Posted: Sun Jun 13, 2021 7:41 pm
by Colm Roe
Initiated by Poots?
Anywho, I enjoyed the honest, intelligent and pragmatic way you've recalled your history/life.
A very nice read; but being a Taig I would say that :lol:

Re: walking away

Posted: Mon Jun 14, 2021 12:02 am
by Matty11
deities have no problem with yoga,
it is good for posture.
:) Like that. I thought the poem a sensible philosophy and honest.

best

Phil

Re: walking away

Posted: Thu Jun 17, 2021 9:23 am
by indar
Hi Dave,

I was brought up Scandinavian Lutheran (the worst kind). Your poem reads to me like the Creed: it has the same confessional quality, the same insistent litany of statements, and dogged rhythm. I believe in god the father almighty, maker of heaven and earth and in his only begotten son Jesus Christ our lord  etc etc etc

But the content in your write is so much more meaningful: the introspection and self searching that one might call true prayer. Also its an act of courage to open oneself to others in this much more personal way. Enjoyed greatly.

Re: walking away

Posted: Sat Aug 14, 2021 12:09 pm
by Tracy Mitchell
Very deep dive, Dave.  Your Narrator has done some serious work to reach the point expressed in this poem.  I have not examined by journey in these terms and understand it to be a long time endeavor.  Kudos to your memorialization.


Re: walking away

Posted: Sat Aug 14, 2021 3:36 pm
by Mark
Thanks for bumping this. A fine piece of writing, much enjoyed the simplicity and honesty.

Re: walking away

Posted: Sun Aug 15, 2021 2:44 pm
by TrevorConway
Hi Dave,

Very engaging opening and first 6 lines or so. You turned me off with the opening out into the general, which felt a bit too didactic in parts. Keeping things closer to the theme of Northern Ireland and your own experience would make the poem stronger, I feel.

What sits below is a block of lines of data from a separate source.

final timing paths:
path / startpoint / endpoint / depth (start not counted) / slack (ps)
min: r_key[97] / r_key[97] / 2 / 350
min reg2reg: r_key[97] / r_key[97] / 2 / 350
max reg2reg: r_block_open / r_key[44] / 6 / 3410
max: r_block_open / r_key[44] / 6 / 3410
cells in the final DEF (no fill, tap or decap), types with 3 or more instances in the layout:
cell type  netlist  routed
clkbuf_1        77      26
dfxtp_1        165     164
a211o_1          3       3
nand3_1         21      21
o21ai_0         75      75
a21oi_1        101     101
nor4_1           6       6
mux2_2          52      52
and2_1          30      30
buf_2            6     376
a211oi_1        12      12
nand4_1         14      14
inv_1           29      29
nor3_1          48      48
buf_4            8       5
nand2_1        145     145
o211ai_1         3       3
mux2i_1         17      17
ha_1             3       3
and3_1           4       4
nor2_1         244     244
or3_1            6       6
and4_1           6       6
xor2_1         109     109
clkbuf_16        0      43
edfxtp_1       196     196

"ahve" is a typo about 8 lines from the end.

I've put in bold some bits I think you could delete to tighten it up.

Hope it helps,

Trev


Years ago I walked out on being Northern Irish,
stepped away from Protestant history, turned
a corner and followed an ever stretching road
of identities, plucking what I needed as I went.
I’ve been Irish, English, German, tall and short,
lazy and industrious, white and tanned, never black,
a teacher, a bookseller, translater, poet and actor, ["translator"]
I have been honest and faithful, a liar and toad.
I brought up children to walk their own road
and reigned them. I ‘ve cursed and been cursed,
nothing worse. My life moves forward not back.
The earth was not made 6,000 years ago
and
I am busy seven days a week being someone
one half of my id considers to be me. We are
not made in God’s image, women are free.
Catholic is just another name for Christian,
deities ahve no problem with yoga,
it is good for posture. We are all earth,
wind, fire and of course water.
Ulster
is a rock in the ocean like any other.
I am walking still, it is easy one foot
before the other, one breath feeds another,
one neighbour helps another, one name
names another,
walking away from death.

Re: walking away

Posted: Mon Aug 16, 2021 6:22 am
by Dave
Thanks for all comments. Thanks Trevor for the close read and corrections. they all make good sense and probably indeed make a better poem. I will give them due consideration, which cuts to make and what needs to stay to get my idea across.

A useful help.
Dave
 

Re: walking away

Posted: Sun Oct 10, 2021 8:06 am
by AlienFlower
I enjoyed reading this, Dave. I think it’s something we can all identify with—fun to see it so neatly laid out.
 
I have few comments to take or leave:
 
Maybe you could set off “one breath feeds another,/one neighbour helps another, one name/names another” with dashes, so your sentence in the last stanza is easier to complete?
L2 “turned a corner” could be dropped, couldn’t it?
L6 The “white and tanned, never black” sounds awkward; are you trying to say both indoor and outdoor types?
L10 “reigned them” sounds odd. Do you mean “reigned over them” or “reined them in”?
L18 “It is good for posture” seems unnecessary, since you haven’t explained any of the surrounding statements.
 
I see this poem as three stanzas, with S2 consisting of the knowledge N “plucked” along the way, lines 12 through 20. S1 and S3 are narrative, while S2 is a list; S1 could continue on to S3 without S2 (I don’t mean that it should, but I wonder why you have chosen to make them all one).